WORK ORDER: All lines with the word "Sequential" are to be found and copied from the listing.

STUDY MATERIAL:
## src/rtl/ds_pkg.sv

```systemverilog
package ds_pkg;

  typedef enum logic [1:0] {
    ST_IDLE   = 2'd0,
    ST_STROBE = 2'd1,
    ST_GAP    = 2'd2,
    ST_FIN    = 2'd3
  } ds_state_e;

  // True when beat 'beat' of a 'beats'-way split has to be issued.
  function automatic logic beat_wanted(input logic [3:0] be, input logic skip,
                                       input int beat, input int beats);
    int   per;
    logic hit;
    per = 4 / beats;
    hit = 1'b0;
    for (int k = 0; k < 4; k++) begin
      if ((k / per) == beat && be[k]) hit = 1'b1;
    end
    return !skip || hit;
  endfunction

  // First wanted beat at index 'from' or above; -1 when none is left.
  function automatic int next_beat(input logic [3:0] be, input logic skip,
                                   input int from, input int beats);
    int found;
    found = -1;
    for (int b = 3; b >= 0; b--) begin
      if (b >= from && b < beats && beat_wanted(be, skip, b, beats)) found = b;
    end
    return found;
  endfunction

endpackage

```

## src/rtl/ds_beat_seq.sv

```systemverilog
module ds_beat_seq
  import ds_pkg::*;
#(
  parameter int BEATS      = 2,
  parameter int BEAT_W     = 1,
  parameter int STROBE_CYC = 2,
  parameter int CNT_W      = 2
) (
  input  logic              clk,
  input  logic              rst_n,
  input  logic              start,
  input  logic [3:0]        be_in,
  input  logic              skip_in,
  output ds_state_e         state,
  output logic [BEAT_W-1:0] beat,
  output logic [3:0]        be_q,
  output logic              beat_done,
  output logic              xfer_done,
  output logic              skip_q
);

  localparam logic [CNT_W-1:0] LAST_CNT = CNT_W'(STROBE_CYC - 1);

  logic [CNT_W-1:0] cnt;
  int               first_nb;
  int               gap_nb;

  always_comb begin
    first_nb  = next_beat(be_in, skip_in, 0, BEATS);
    gap_nb    = next_beat(be_q, skip_q, int'(beat) + 1, BEATS);
    beat_done = (state == ST_STROBE) && (cnt == LAST_CNT);
    xfer_done = (state == ST_FIN);
  end

  always_ff @(posedge clk or negedge rst_n) begin
    if (!rst_n) begin
      state  <= ST_IDLE;
      beat   <= '0;
      cnt    <= '0;
      be_q   <= '0;
      skip_q <= 1'b0;
    end else begin
      case (state)
        ST_IDLE: begin
          if (start) begin
            be_q   <= be_in;
            skip_q <= skip_in;
            cnt    <= '0;
            if (first_nb < 0) begin
              state <= ST_FIN;
            end else begin
              beat  <= BEAT_W'(first_nb);
              state <= ST_STROBE;
            end
          end
        end
        ST_STROBE: begin
          if (beat_done) state <= ST_GAP;
          else           cnt   <= cnt + 1'b1;
        end
        ST_GAP: begin
          cnt <= '0;
          if (gap_nb < 0) begin
            state <= ST_FIN;
          end else begin
            beat  <= BEAT_W'(gap_nb);
            state <= ST_STROBE;
          end
        end
        default: state <= ST_IDLE;
      endcase
    end
  end

endmodule

```

## src/rtl/ds_slave_drive.sv

```systemverilog
module ds_slave_drive
  import ds_pkg::*;
#(
  parameter int SDW     = 16,
  parameter int BEAT_W  = 1,
  parameter int MADDR_W = 8
) (
  input  ds_state_e             state,
  input  logic [BEAT_W-1:0]     beat,
  input  logic                  rd_q,
  input  logic [MADDR_W-1:0]    addr_q,
  input  logic [31:0]           wdata_q,
  input  logic [3:0]            be_q,
  output logic                  s_cs,
  output logic                  s_rd,
  output logic                  s_wr,
  output logic [MADDR_W+BEAT_W-1:0] s_addr,
  output logic [SDW/8-1:0]      s_be,
  output logic [SDW-1:0]        s_wdata
);

  localparam int BEB = SDW / 8;

  always_comb begin
    s_cs    = (state == ST_STROBE);
    s_rd    = s_cs && rd_q;
    s_wr    = s_cs && !rd_q;
    s_addr  = {addr_q, beat};
    s_be    = be_q[beat*BEB +: BEB];
    s_wdata = wdata_q[beat*SDW +: SDW];
  end

endmodule

```

## src/rtl/ds_read_gather.sv

```systemverilog
module ds_read_gather #(
  parameter int SDW    = 16,
  parameter int BEAT_W = 1
) (
  input  logic              clk,
  input  logic              rst_n,
  input  logic              clear,
  input  logic              capture,
  input  logic [BEAT_W-1:0] beat,
  input  logic [SDW-1:0]    s_rdata,
  output logic [31:0]       word
);

  always_ff @(posedge clk or negedge rst_n) begin
    if (!rst_n)       word <= '0;
    else if (clear)   word <= '0;
    else if (capture) word[beat*SDW +: SDW] <= s_rdata;
  end

endmodule

```

## src/rtl/bus_downsizer.sv

```systemverilog
module bus_downsizer
  import ds_pkg::*;
#(
  parameter int SLV_DW     = 16,  // 16 or 8
  parameter int MADDR_W    = 8,
  parameter int STROBE_CYC = 2,
  localparam int BEATS     = 32 / SLV_DW,
  localparam int BEAT_W    = (BEATS > 1) ? $clog2(BEATS) : 1,
  localparam int SADDR_W   = MADDR_W + BEAT_W,
  localparam int SBE_W     = SLV_DW / 8
) (
  input  logic               clk,
  input  logic               rst_n,
  input  logic               skip_en,
  input  logic [MADDR_W-1:0] m_addr,
  input  logic               m_read,
  input  logic               m_write,
  input  logic [3:0]         m_be,
  input  logic [31:0]        m_wdata,
  output logic               m_waitreq,
  output logic [31:0]        m_rdata,
  output logic               m_rvalid,
  output logic               s_cs,
  output logic               s_rd,
  output logic               s_wr,
  output logic [SADDR_W-1:0] s_addr,
  output logic [SBE_W-1:0]   s_be,
  output logic [SLV_DW-1:0]  s_wdata,
  input  logic [SLV_DW-1:0]  s_rdata
);

  localparam int CNT_W = $clog2(STROBE_CYC + 1);

  ds_state_e          state;
  logic [BEAT_W-1:0]  beat;
  logic [3:0]         be_q;
  logic               skip_q;
  logic               beat_done;   // last strobe cycle of a beat
  logic               xfer_done;   // completion cycle of the access
  logic               accept;      // request taken this edge
  logic               rd_q;
  logic [MADDR_W-1:0] addr_q;
  logic [31:0]        wdata_q;

  assign accept = (state == ST_IDLE) && (m_read || m_write);

  always_ff @(posedge clk or negedge rst_n) begin
    if (!rst_n) begin
      rd_q    <= 1'b0;
      addr_q  <= '0;
      wdata_q <= '0;
    end else if (accept) begin
      rd_q    <= m_read;
      addr_q  <= m_addr;
      wdata_q <= m_wdata;
    end
  end

  ds_beat_seq #(
    .BEATS(BEATS), .BEAT_W(BEAT_W), .STROBE_CYC(STROBE_CYC), .CNT_W(CNT_W)
  ) u_seq (
    .clk(clk), .rst_n(rst_n), .start(accept), .be_in(m_be), .skip_in(skip_en),
    .state(state), .beat(beat), .be_q(be_q), .beat_done(beat_done),
    .xfer_done(xfer_done), .skip_q(skip_q)
  );

  ds_slave_drive #(
    .SDW(SLV_DW), .BEAT_W(BEAT_W), .MADDR_W(MADDR_W)
  ) u_drv (
    .state(state), .beat(beat), .rd_q(rd_q), .addr_q(addr_q),
    .wdata_q(wdata_q), .be_q(be_q), .s_cs(s_cs), .s_rd(s_rd), .s_wr(s_wr),
    .s_addr(s_addr), .s_be(s_be), .s_wdata(s_wdata)
  );

  ds_read_gather #(
    .SDW(SLV_DW), .BEAT_W(BEAT_W)
  ) u_gather (
    .clk(clk), .rst_n(rst_n), .clear(accept), .capture(beat_done && rd_q),
    .beat(beat), .s_rdata(s_rdata), .word(m_rdata)
  );

  assign m_waitreq = !xfer_done;
  assign m_rvalid  = xfer_done && rd_q;

endmodule

```
[config.mk]
export PLATFORM = sky130hd
export DESIGN_NAME = hcif_host_port
export DESIGN_NICKNAME = d
export VERILOG_FILES = /design/src/rtl/hcif_pkg.sv /design/src/rtl/hcif_strobe_sync.sv /design/src/rtl/hcif_cmd_decode.sv /design/src/rtl/hcif_cfg_regs.sv /design/src/rtl/hcif_host_port.sv
export SDC_FILE = /design/constraint.sdc
export NUM_CORES = 1
export LEC_CHECK = 0
export ABC_AREA = 1
export BUFFER_PORTS_ARGS = -buffer_cell sky130_fd_sc_hd__buf_2
export CAP_MARGIN = 5
export CORE_MARGIN = 2
export CORE_UTILIZATION = 45
export DETAILED_ROUTE_END_ITERATION = 12
export GPL_ROUTABILITY_DRIVEN = 1
export GPL_TIMING_DRIVEN = 0
export PLACE_DENSITY = 0.72
export SKIP_CTS_REPAIR_TIMING = 1
export SLEW_MARGIN = 20
export SYNTH_ARGS = -nofsm -noshare
export SYNTH_HDL_FRONTEND = slang
export SYNTH_SLANG_ARGS = --single-unit
[constraint.sdc]
create_clock -name clk -period 1.51 [get_ports clk]
set_input_delay 0.151 -clock clk [delete_from_list [all_inputs] [get_ports clk]]
set_output_delay 0.151 -clock clk [all_outputs]
set_load 0.05 [all_outputs]
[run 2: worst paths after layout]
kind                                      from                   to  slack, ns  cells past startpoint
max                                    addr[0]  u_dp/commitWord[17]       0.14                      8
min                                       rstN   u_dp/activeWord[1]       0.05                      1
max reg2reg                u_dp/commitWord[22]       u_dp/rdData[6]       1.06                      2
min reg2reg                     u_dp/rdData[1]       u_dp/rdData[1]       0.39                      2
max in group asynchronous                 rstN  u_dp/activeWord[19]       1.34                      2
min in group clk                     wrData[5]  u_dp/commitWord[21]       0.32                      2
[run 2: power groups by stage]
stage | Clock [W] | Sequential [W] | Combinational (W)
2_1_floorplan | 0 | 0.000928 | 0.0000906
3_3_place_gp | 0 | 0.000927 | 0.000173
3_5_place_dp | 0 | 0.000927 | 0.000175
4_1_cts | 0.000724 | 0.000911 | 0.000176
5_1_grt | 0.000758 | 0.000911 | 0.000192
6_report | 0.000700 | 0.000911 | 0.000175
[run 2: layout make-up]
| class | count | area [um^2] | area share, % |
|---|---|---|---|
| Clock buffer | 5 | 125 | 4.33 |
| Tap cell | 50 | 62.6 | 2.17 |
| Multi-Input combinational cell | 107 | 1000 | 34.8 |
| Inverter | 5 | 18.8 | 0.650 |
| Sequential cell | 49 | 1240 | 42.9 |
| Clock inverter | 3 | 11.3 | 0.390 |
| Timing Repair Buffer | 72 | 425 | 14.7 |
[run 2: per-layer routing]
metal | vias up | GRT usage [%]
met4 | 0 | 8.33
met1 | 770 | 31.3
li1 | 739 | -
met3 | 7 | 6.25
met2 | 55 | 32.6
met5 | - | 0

TASK RESULT:
stage | Clock [W] | Sequential [W] | Combinational (W)
| Sequential cell | 49 | 1240 | 42.9 |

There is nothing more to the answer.